Pyrrolysine followed selenocysteine in order of discovery. While both atypical amino acids are encoded by canonical stop codons, the mechanisms by which they are inserted into protein are very different. Pyrrolysine is carried to the ribosome by tRNAPyl (encoded by pylT) whose unusual structure possesses the CUA anticodon needed to decode UAG. A pyrrolysyl-tRNA synthetase (product of pylS) ligates pyrrolysine to tRNAPyl. Pyrrolysine is made by the products of the pylBCD genes without the need for tRNAPyl, contrasting with selenocysteine synthesis on tRNASec. Isolated examples of the pylTSBCD genes, often in a single cluster, have been found in genomes of methanogenic Archaea, G+ Bacteria, and δ-proteobacteria. Escherichia coli transformed with pyl genes translates UAG as endogenously synthesized pyrrolysine.
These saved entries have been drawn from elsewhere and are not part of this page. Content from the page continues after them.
### src/rtl/core/b64lw_pkg.sv
// Shared types, character constants and helper functions of the line-wrapped Base64 encoder.
package b64lw_pkg;

  // Character codes
  localparam logic [7:0] CHAR_UPPER_A = 8'h41;
  localparam logic [7:0] CHAR_LOWER_A = 8'h61;
  localparam logic [7:0] CHAR_DIGIT_0 = 8'h30;
  localparam logic [7:0] CHAR_PLUS    = 8'h2b;
  localparam logic [7:0] CHAR_SLASH   = 8'h2f;
  localparam logic [7:0] CHAR_PAD     = 8'h3d;
  localparam logic [7:0] CHAR_CR      = 8'h0d;
  localparam logic [7:0] CHAR_LF      = 8'h0a;

  // Line length: 18 groups of four make the usual 72-character line
  localparam int unsigned LineChars     = 72;
  localparam logic [4:0]  DEFAULT_GROUPS = 5'(LineChars / 4);
  localparam logic [4:0]  MIN_GROUPS     = 5'd4;
  localparam logic [4:0]  MAX_GROUPS     = 5'd19;

  // Configuration register indexes
  localparam logic [1:0] REG_LINE_GROUPS = 2'd0;
  localparam logic [1:0] REG_USE_CRLF    = 2'd1;
  localparam logic [1:0] REG_BREAKS_OFF  = 2'd2;

  typedef struct packed {
    logic [4:0] line_groups;
    logic       use_crlf;
    logic       breaks_off;
  } cfg_t;

  // One encoded group handed from the front end to the serializer
  typedef struct packed {
    logic [3:0][7:0] chars;
    logic            eol;
    logic            crlf;
    logic            last;
  } job_t;

  // Map a six-bit value onto the standard alphabet
  function automatic logic [7:0] sym(input logic [5:0] v);
    logic [7:0] r;
    if (v < 6'd26) begin
      r = CHAR_UPPER_A + {2'b00, v};
    end else if (v < 6'd52) begin
      r = CHAR_LOWER_A + {2'b00, v} - 8'd26;
    end else if (v < 6'd62) begin
      r = CHAR_DIGIT_0 + {2'b00, v} - 8'd52;
    end else if (v == 6'd62) begin
      r = CHAR_PLUS;
    end else begin
      r = CHAR_SLASH;
    end
    return r;
  endfunction

  // Effective line length in groups; out-of-range settings fall back to the default
  function automatic logic [4:0] line_limit(input logic [4:0] groups);
    logic [4:0] r;
    if (groups < MIN_GROUPS || groups > MAX_GROUPS) begin
      r = DEFAULT_GROUPS;
    end else begin
      r = groups;
    end
    return r;
  endfunction

endpackage

### src/rtl/core/b64lw_if.sv
// Stream interfaces: raw byte input channel and encoded character output channel.
interface b64lw_byte_if;
  logic       valid;
  logic       ready;
  logic [7:0] data_byte;
  logic       last;

  modport source (output valid, output data_byte, output last, input ready);
  modport sink   (input valid, input data_byte, input last, output ready);
endinterface

interface b64lw_char_if;
  logic       valid;
  logic       ready;
  logic [7:0] out_char;
  logic       out_last;

  modport source (output valid, output out_char, output out_last, input ready);
  modport sink   (input valid, input out_char, input out_last, output ready);
endinterface

### src/rtl/core/b64lw_front.sv
// Front end: collects bytes into groups, encodes them and tracks the line column.
module b64lw_front (
  input  logic                clk_i,
  input  logic                rst_ni,
  input  b64lw_pkg::cfg_t     cfg_i,
  b64lw_byte_if.sink          in_i,
  input  logic                q_full_i,
  output logic                push_o,
  output b64lw_pkg::job_t     job_o
);

  logic [1:0][7:0] held_q, held_d;
  logic [1:0]      phase_q, phase_d;
  logic [4:0]      col_q, col_d;

  logic       accept;
  logic       fin;
  logic [7:0] b_in;
  logic [4:0] col_inc;
  logic       brk_full;

  assign in_i.ready = !q_full_i;
  assign accept     = in_i.valid && in_i.ready;
  assign fin        = in_i.last;
  assign b_in       = in_i.data_byte;

  // Encode the group and decide on an end of line
  always_comb begin
    held_d   = held_q;
    phase_d  = phase_q;
    col_d    = col_q;
    push_o   = 1'b0;
    job_o    = '0;
    col_inc  = col_q + 5'd1;
    brk_full = 1'b0;
    job_o.crlf = cfg_i.use_crlf;
    job_o.last = fin;

    if (phase_q == 2'd2) begin
      // Full group of three bytes
      job_o.chars[0] = b64lw_pkg::sym(held_q[0][7:2]);
      job_o.chars[1] = b64lw_pkg::sym({held_q[0][1:0], held_q[1][7:4]});
      job_o.chars[2] = b64lw_pkg::sym({held_q[1][3:0], b_in[7:6]});
      job_o.chars[3] = b64lw_pkg::sym(b_in[5:0]);
      if (!cfg_i.breaks_off) begin
        brk_full = col_inc >= b64lw_pkg::line_limit(cfg_i.line_groups);
        col_d    = brk_full ? 5'd0 : col_inc;
      end
      job_o.eol = brk_full || (fin && !cfg_i.breaks_off && col_d != 5'd0);
      push_o    = accept;
      phase_d   = 2'd0;
    end else if (fin) begin
      // Final partial group, padded
      if (phase_q == 2'd1) begin
        job_o.chars[0] = b64lw_pkg::sym(held_q[0][7:2]);
        job_o.chars[1] = b64lw_pkg::sym({held_q[0][1:0], b_in[7:4]});
        job_o.chars[2] = b64lw_pkg::sym({b_in[3:0], 2'b00});
      end else begin
        job_o.chars[0] = b64lw_pkg::sym(b_in[7:2]);
        job_o.chars[1] = b64lw_pkg::sym({b_in[1:0], 4'b0000});
        job_o.chars[2] = b64lw_pkg::CHAR_PAD;
      end
      job_o.chars[3] = b64lw_pkg::CHAR_PAD;
      job_o.eol      = !cfg_i.breaks_off;
      push_o         = accept;
    end else begin
      // Hold the byte until the group fills
      held_d[phase_q[0]] = b_in;
      phase_d            = phase_q + 2'd1;
    end

    // Close the message
    if (fin) begin
      phase_d = 2'd0;
      col_d   = 5'd0;
    end
  end

  // Advance state on an accepted transaction
  always_ff @(posedge clk_i or negedge rst_ni) begin
    if (!rst_ni) begin
      phase_q <= 2'd0;
      col_q   <= 5'd0;
    end else if (accept) begin
      phase_q <= phase_d;
      col_q   <= col_d;
    end
  end

  always_ff @(posedge clk_i) begin
    if (accept) begin
      held_q <= held_d;
    end
  end

endmodule

### src/rtl/core/b64lw_queue.sv
// Two-entry queue of encoded groups between the front end and the serializer.
module b64lw_queue (
  input  logic            clk_i,
  input  logic            rst_ni,
  input  logic            push_i,
  input  b64lw_pkg::job_t job_i,
  input  logic            pop_i,
  output logic            full_o,
  output logic            empty_o,
  output b64lw_pkg::job_t head_o
);

  b64lw_pkg::job_t mem_q [2];
  logic       wr_ptr_q, rd_ptr_q;
  logic [1:0] count_q;

  assign full_o  = count_q == 2'd2;
  assign empty_o = count_q == 2'd0;
  assign head_o  = mem_q[rd_ptr_q];

  // Advance pointers and occupancy
  always_ff @(posedge clk_i or negedge rst_ni) begin
    if (!rst_ni) begin
      wr_ptr_q <= 1'b0;
      rd_ptr_q <= 1'b0;
      count_q  <= 2'd0;
    end else begin
      if (push_i) begin
        wr_ptr_q <= !wr_ptr_q;
      end
      if (pop_i) begin
        rd_ptr_q <= !rd_ptr_q;
      end
      if (push_i && !pop_i) begin
        count_q <= count_q + 2'd1;
      end else if (pop_i && !push_i) begin
        count_q <= count_q - 2'd1;
      end
    end
  end

  // Store the entry
  always_ff @(posedge clk_i) begin
    if (push_i) begin
      mem_q[wr_ptr_q] <= job_i;
    end
  end

endmodule

### src/rtl/core/b64lw_back.sv
// Serializer: emits the characters of each queued group, then its end of line if the group closes a line.
module b64lw_back (
  input  logic            clk_i,
  input  logic            rst_ni,
  input  logic            empty_i,
  input  b64lw_pkg::job_t head_i,
  output logic            pop_o,
  b64lw_char_if.source    out_o
);

  typedef enum logic [5:0] {
    S_C0 = 6'b000001,
    S_C1 = 6'b000010,
    S_C2 = 6'b000100,
    S_C3 = 6'b001000,
    S_CR = 6'b010000,
    S_LF = 6'b100000
  } step_e;

  step_e      step_q, step_d;
  logic       vld_q, vld_d;
  logic [7:0] char_q, char_d;
  logic       last_q, last_d;
  logic       adv;
  logic       fin_char;
  step_e      step_nxt;
  logic [7:0] sel_char;

  assign out_o.valid    = vld_q;
  assign out_o.out_char = char_q;
  assign out_o.out_last = last_q;

  // Advance when the output register is free or being drained
  assign adv = !vld_q || out_o.ready;

  // Pick the character and the following step
  always_comb begin
    sel_char = head_i.chars[0];
    step_nxt = S_C0;
    fin_char = 1'b0;
    case (step_q)
      S_C0: begin
        sel_char = head_i.chars[0];
        step_nxt = S_C1;
      end
      S_C1: begin
        sel_char = head_i.chars[1];
        step_nxt = S_C2;
      end
      S_C2: begin
        sel_char = head_i.chars[2];
        step_nxt = S_C3;
      end
      S_C3: begin
        sel_char = head_i.chars[3];
        fin_char = !head_i.eol;
        step_nxt = head_i.crlf ? S_CR : S_LF;
      end
      S_CR: begin
        sel_char = b64lw_pkg::CHAR_CR;
        step_nxt = S_LF;
      end
      S_LF: begin
        sel_char = b64lw_pkg::CHAR_LF;
        fin_char = 1'b1;
      end
      default: begin
        sel_char = head_i.chars[0];
        step_nxt = S_C0;
      end
    endcase
  end

  // Load the output register; drop the group after its final character
  always_comb begin
    vld_d  = vld_q;
    char_d = char_q;
    last_d = last_q;
    step_d = step_q;
    pop_o  = 1'b0;
    if (adv) begin
      vld_d = !empty_i;
      if (!empty_i) begin
        char_d = sel_char;
        last_d = head_i.last && fin_char;
        if (fin_char) begin
          pop_o  = 1'b1;
          step_d = S_C0;
        end else begin
          step_d = step_nxt;
        end
      end
    end
  end

  always_ff @(posedge clk_i or negedge rst_ni) begin
    if (!rst_ni) begin
      vld_q  <= 1'b0;
      step_q <= S_C0;
    end else begin
      vld_q  <= vld_d;
      step_q <= step_d;
    end
  end

  always_ff @(posedge clk_i) begin
    char_q <= char_d;
    last_q <= last_d;
  end

endmodule

### src/rtl/core/base64_encoder_line_wrap.sv
// Top level of the streaming Base64 encoder with line wrapping.
// Takes one raw byte per transaction and gives one ASCII character per
// transaction (standard alphabet, '=' padding, optional LF or CR LF line ends).
// The input side accepts a byte every cycle while the two-entry group queue
// has room; the output side delivers one character per cycle while the
// receiver is ready and a group is queued, so each three bytes give four
// characters, five or six when a line ends. Sustained throughput is set
// by the single character output register. Configuration writes take
// effect for the next group and should be made between messages.
module base64_encoder_line_wrap (
  input  logic       clk_i,
  input  logic       rst_ni,
  input  logic       cfg_we_i,
  input  logic [1:0] cfg_idx_i,
  input  logic [4:0] cfg_data_i,
  b64lw_byte_if.sink   in_i,
  b64lw_char_if.source out_o
);

  b64lw_pkg::cfg_t cfg_q;
  b64lw_pkg::job_t push_job;
  b64lw_pkg::job_t head_job;
  logic            push;
  logic            pop;
  logic            q_full;
  logic            q_empty;

  // Configuration registers
  always_ff @(posedge clk_i or negedge rst_ni) begin
    if (!rst_ni) begin
      cfg_q.line_groups <= b64lw_pkg::DEFAULT_GROUPS;
      cfg_q.use_crlf    <= 1'b0;
      cfg_q.breaks_off  <= 1'b0;
    end else if (cfg_we_i) begin
      case (cfg_idx_i)
        b64lw_pkg::REG_LINE_GROUPS: cfg_q.line_groups <= cfg_data_i;
        b64lw_pkg::REG_USE_CRLF:    cfg_q.use_crlf    <= cfg_data_i[0];
        b64lw_pkg::REG_BREAKS_OFF:  cfg_q.breaks_off  <= cfg_data_i[0];
        default: ;
      endcase
    end
  end

  b64lw_front u_front (
    .clk_i    (clk_i),
    .rst_ni   (rst_ni),
    .cfg_i    (cfg_q),
    .in_i     (in_i),
    .q_full_i (q_full),
    .push_o   (push),
    .job_o    (push_job)
  );

  b64lw_queue u_queue (
    .clk_i   (clk_i),
    .rst_ni  (rst_ni),
    .push_i  (push),
    .job_i   (push_job),
    .pop_i   (pop),
    .full_o  (q_full),
    .empty_o (q_empty),
    .head_o  (head_job)
  );

  b64lw_back u_back (
    .clk_i   (clk_i),
    .rst_ni  (rst_ni),
    .empty_i (q_empty),
    .head_i  (head_job),
    .pop_o   (pop),
    .out_o   (out_o)
  );

endmodule
### src/flat_wrapper.sv
// flat-port wrapper written by rule: the top's interface ports become plain ports
module base64_encoder_line_wrap_flat 
  (clk_i, rst_ni, cfg_we_i, cfg_idx_i, cfg_data_i, in_i_valid, in_i_data_byte, in_i_last, in_i_ready, out_o_valid, out_o_out_char, out_o_out_last, out_o_ready);
  b64lw_byte_if in_i_i ();
  b64lw_char_if out_o_i ();
  input  logic clk_i;
  input  logic rst_ni;
  input  logic cfg_we_i;
  input  logic [1:0] cfg_idx_i;
  input  logic [4:0] cfg_data_i;
  input wire logic [$bits(in_i_i.valid)-1:0] in_i_valid;
  input wire logic [$bits(in_i_i.data_byte)-1:0] in_i_data_byte;
  input wire logic [$bits(in_i_i.last)-1:0] in_i_last;
  output wire logic [$bits(in_i_i.ready)-1:0] in_i_ready;
  output wire logic [$bits(out_o_i.valid)-1:0] out_o_valid;
  output wire logic [$bits(out_o_i.out_char)-1:0] out_o_out_char;
  output wire logic [$bits(out_o_i.out_last)-1:0] out_o_out_last;
  input wire logic [$bits(out_o_i.ready)-1:0] out_o_ready;
  assign in_i_i.valid = in_i_valid;
  assign in_i_i.data_byte = in_i_data_byte;
  assign in_i_i.last = in_i_last;
  assign in_i_ready = in_i_i.ready;
  assign out_o_valid = out_o_i.valid;
  assign out_o_out_char = out_o_i.out_char;
  assign out_o_out_last = out_o_i.out_last;
  assign out_o_i.ready = out_o_ready;
  base64_encoder_line_wrap u_core (.clk_i(clk_i), .rst_ni(rst_ni), .cfg_we_i(cfg_we_i), .cfg_idx_i(cfg_idx_i), .cfg_data_i(cfg_data_i), .in_i(in_i_i), .out_o(out_o_i));
endmodule
### config.mk
export PLATFORM = sky130hd
export DESIGN_NAME = base64_encoder_line_wrap_flat
export DESIGN_NICKNAME = d
export VERILOG_FILES = /design/src/rtl/core/b64lw_pkg.sv /design/src/rtl/core/b64lw_if.sv /design/src/rtl/core/b64lw_front.sv /design/src/rtl/core/b64lw_queue.sv /design/src/rtl/core/b64lw_back.sv /design/src/rtl/core/base64_encoder_line_wrap.sv /design/src/flat_wrapper.sv
export SDC_FILE = /design/constraint.sdc
export NUM_CORES = 1
export LEC_CHECK = 0
export BUFFER_PORTS_ARGS = -buffer_cell sky130_fd_sc_hd__buf_2
export CAP_MARGIN = 10
export CORE_UTILIZATION = 50
export CTS_BUF_LIST = sky130_fd_sc_hd__clkbuf_16
export DETAILED_ROUTE_END_ITERATION = 8
export PLACE_DENSITY_LB_ADDON = 0.12
export SLEW_MARGIN = 20
export SYNTH_ARGS = -nofsm -noshare
export SYNTH_HDL_FRONTEND = slang
export SYNTH_SLANG_ARGS = --single-unit
### constraint.sdc
create_clock -name clk_i -period 3.6 [get_ports clk_i]
set_clock_uncertainty 0.2 [all_clocks]
set_input_delay 0.72 -clock clk_i [delete_from_list [all_inputs] [get_ports clk_i]]
set_output_delay 0.72 -clock clk_i [all_outputs]
set_load 0.01 [all_outputs]
==> out/qor.yml, run 1 <==
power_and_ir_drop:
  power.switching_w: 0.00198
  p_leak_nw: 3.21
  peakVddDrop_v: 0.000306
  power.density_nw_per_um2: 662
  combPwrFrac_pct: 30.8
  p_int_w: 0.00365
  clock_power_share_pct: 30.7
  swShare_pct: 35.1
  power_frac_seq_pct: 38.5
floorplanning:
  initial_core_util_pct: 51.5
  die_h_um: 125
  dieArea_um2: 15600
  die_x_um: 125
  num_io_pins: 32
  core-area_um2: 14600
  rows: 44
routing:
  remaining_drc_errors: 4
  drt-wirelength-per-cell_um: 20.7
  antenna_left: 0
  drt_iter0_drc: 532
  vias_per_cell: 6.31
  wl_um: 19800
  first_pass_iters: 9
  num_vias: 6032
logic_synthesis:
  synth_cell_type_count: 74
  synthFlopType: "edfxtp_1"
  syn_nets: 794
  synth_area_per_cell_um2: 10.2
  synth_cells: 737
  synth-seq-cells: 120
  yosysSeqAreaShare_pct: 46.2
  syn_area_um2: 7540
  synthArstFlopShare_pct: 20.8
  ys_warn_count: 0
  synth_edf_count: 95
cts:
  htreeDepth: 4
  insertion_delay_ns: 0.42
  post_cts_buffers: 0
  cts_tree: "yes"
  cts.sinks: 120
  clk_pin_slew_ns: 0.06
  cts_root_buf: "clkbuf_16"
  cts.repair.resized: 0
  ctsHoldBuffers: 0
  cts_made_buffers: 17
  clockBufferDepth: 2
sta:
  setup_viol_count_final: 0
  hold_viol: 0
  layout_worst_path_cycle_share_pct: 79.0
  rsz0062_at_grt: "false"
  slew_violations: 0
  worstMarginPinSlew_ns: 0.821
  slew_headroom_pct: 45.1
  fin_crit_ns: 2.84
  final.setup.tns_ns: 0
  fmax_mhz: 352
worst_setup_path:
  critPathCaptureType: "register"
  startpoint_type: "register"
  crit_type: "reg -> reg"
  cp_max_fo: 11
  required_ns: 3.51
  worstPathArrival_ns: 2.75
placed_design:
  dp.cells: 924
  hpwl_um: 14300
  numPortBuffers: 31
  place_congestion: 0.971
  place_area_um2: 7890
global_route:
  antenna_found_initial: 0
  gr-total-overflow: 0
  grt_start_max_net_pins: 36
  grt_use_total_pct: 26.6
  grt_pass1_vias: 5721
  grt_pass1_wl_um: 31700
cells_and_area:
  area_growth_pct: 12.7
  fin_cells: 956
  drive_gt1_share_pct: 15.0
  diodes: 0
  postLayoutCellArea_um2: 8500
  num-fill-cells: 1259
  fin_nets: 816
status:
  status: "finished, violations left"
  violations: "DRC"
hold_path:
  hold_class: "in -> async"
job:
  cap_viol_max_count: 0
==> state kept, by name, indices dropped and copies added, names as in the netlist, 2 cells and up <==
signal / flops
u_core.u_back.out_o.out_char: 8
u_core.u_front.col_q: 5
u_core.u_queue.mem_q: 70
u_core.u_front.phase_q: 2
u_core.u_front.held_q: 16
u_core.cfg_q: 7
u_core.u_queue.count_q: 2
u_core.u_back.step_q: 6
==> stage by stage <==
| step | power (W) | utilization (%) | setup slack [ns] | hold slack [ns] |
|---|---|---|---|---|
| after floorplan | 0.00334 | - | 0.209 | 0.224 |
| after global placement | 0.00387 | 53.9 | 0.481 | 0.281 |
| after detailed placement | 0.00392 | 53.9 | 0.349 | 0.293 |
| after CTS | 0.00565 | 58.0 | 0.783 | 0.107 |
| after global routing | 0.00592 | 58.0 | 0.581 | 0.140 |
| final | 0.00563 | 58.0 | 0.757 | 0.102 |
==> power groups by stage <==
stage | Sequential [W] | Combinational (W) | Clock (W)
6_report | 0.00217 | 0.00173 | 0.00173
5_1_grt | 0.00221 | 0.00191 | 0.00181
2_1_floorplan | 0.00210 | 0.00123 | 0
4_1_cts | 0.00216 | 0.00174 | 0.00175
3_3_place_gp | 0.00218 | 0.00170 | 0
3_5_place_dp | 0.00219 | 0.00173 | 0
==> cell usage in the layout (no fill, tap or decap), drive strengths merged, types with 6 or more instances in the layout <==
cell,instances
nor4,7
a21o,9
o2111ai,6
a211oi,12
o21ai,40
a21oi,52
mux2i,12
dfrtp,22
xnor2,25
nand2,56
nor2,38
clkbuf,19
nand3b,7
nand3,27
buf,51
a22oi,9
nor3,28
nand2b,12
a32o,6
edfxtp,95
nor2b,10
xor2,7
ha,36
a22o,10
mux2,17
inv,36
o211ai,13
o311ai,10
a221oi,11
==> cells in the mapped netlist (4+ instances only) <==
cell type / number / area, um2
a211oi_1: 12 / 90.1
clkbuf_1: 41 / 154
mux2_2: 17 / 191
dfrtp_1: 22 / 551
a21oi_1: 52 / 260
ha_1: 36 / 450
nor3_1: 28 / 140
edfxtp_1: 95 / 2850
xor2_1: 7 / 61.3
nand3_1: 27 / 135
xnor2_1: 25 / 219
a221oi_1: 11 / 96.3
and2_1: 5 / 31.3
nand3b_1: 7 / 52.6
mux2i_1: 12 / 120
a21boi_0: 4 / 30.0
o211ai_1: 13 / 97.6
inv_1: 28 / 105
nor2_1: 38 / 143
nand2_1: 56 / 210
o2111ai_1: 6 / 52.6
nor2b_1: 10 / 62.6
a22o_1: 10 / 87.6
o22ai_1: 4 / 25.0
o311ai_0: 10 / 87.6
a31oi_1: 4 / 25.0
o21ai_0: 39 / 195
nor4_1: 6 / 37.5
nand2b_1: 12 / 75.1
a32o_1: 6 / 60.1
and3_1: 4 / 25.0
a21o_1: 9 / 67.6
a22oi_1: 9 / 67.6
==> worst max-delay path, cell delays in order (launching register included) <==
cell and delay, ns:
edfxtp_1 0.50, ha_1 0.32, a21o_1 0.17, a21oi_1 0.58
o21ai_0 0.23, o311ai_0 0.26, o21ai_0 0.25
==> cell families (layout without fill, tap and decap cells) <==
kind of cell / Yosys count / after routing / share of synthesized area (%)
AO/OA/AOI/OAI: 227 / 227 / 21.1
AND/OR/NAND/NOR: 216 / 216 / 14.9
flip-flops: 120 / 120 / 46.2
buffers and inverters: 77 / 112 / 3.97
adder cells (fa/ha/maj): 36 / 36 / 5.98
XOR/XNOR: 32 / 32 / 3.72
multiplexers: 29 / 29 / 4.13
==> cell type report <==
class                           instances  area (um2)  area share, %
Multi-Input combinational cell        540        3760           44.3
Inverter                               29         109           1.28
Timing Repair Buffer                   51         305           3.59
Clock buffer                           19         475           5.60
Tap cell                              184         230           2.71
Sequential cell                       120        3480           41.0
Clock inverter                         13         130           1.53
==> worst paths after layout <==
path	depth (start not counted)	slack (ns)	endpoint	startpoint
max	6	0.76	u_core.u_queue.mem_q[1][24]	u_core.u_front.held_q[8]
min	1	0.10	u_core.u_back.step_q[2]	rst_ni
max reg2reg	6	0.76	u_core.u_queue.mem_q[1][24]	u_core.u_front.held_q[8]
min reg2reg	1	0.30	u_core.cfg_q[2]	u_core.cfg_q[2]
max in group asynchronous	1	2.70	u_core.u_front.col_q[1]	rst_ni
min in group clk_i	1	0.30	u_core.cfg_q[2]	u_core.cfg_q[2]
==> per-layer routing <==
metal  GRT usage [%]  share of wire [%]
met1            37.4                 47
met2            41.2                 45
met3            5.46                6.8
met4            8.35                1.5
met5               0                  0
No activity file was read; power rests on OpenSTA's default activity.
==> run 2, diff against run 1 <==
==> constraint.sdc (replaced) <==
create_clock -name clk_i -period 2.4 [get_ports clk_i]
set_clock_uncertainty 0.2 [all_clocks]
set_input_delay 0.48 -clock clk_i [delete_from_list [all_inputs] [get_ports clk_i]]
set_output_delay 0.48 -clock clk_i [all_outputs]
set_load 0.01 [all_outputs]
==> run 2 against run 1 <==
Global-route usage grew 3.6 points; core utilization grew 8.7 points; critical path type unchanged; the flow still finishes with violations (DRC); via count grew 13%; worst setup slack lost 0.70 ns.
The ease of the lateral transfer of the genetic encoding of pyrrolysine is now being exploited for tailoring recombinant proteins. Pyrrolysine incorporation appears to occur to some extent by amber suppression on a genome-wide basis in methanogenic Archaea. With some methylamine methyltransferase transcripts, a putative pyrrolysine insertion sequence (PYLIS) forms an in-frame stem-loop 3′ to the translated UAG, analogous to such loops required in Bacteria for translation of UGA as selenocysteine. PYLIS sequences are not found in all types of methylamine methyltransferases. Unlike the precedent of selenocysteine, after deletion of PYLIS, significant UAG translation remains with a marked increase in UAG-directed termination, suggesting some part of the PYLIS sequence functions in enhancing amber suppression. Some methanogen genomes encode additional homologs of elongation and release factors, however, their limited distribution suggests at best a nonessential role in enhancing UAG translation as pyrrolysine.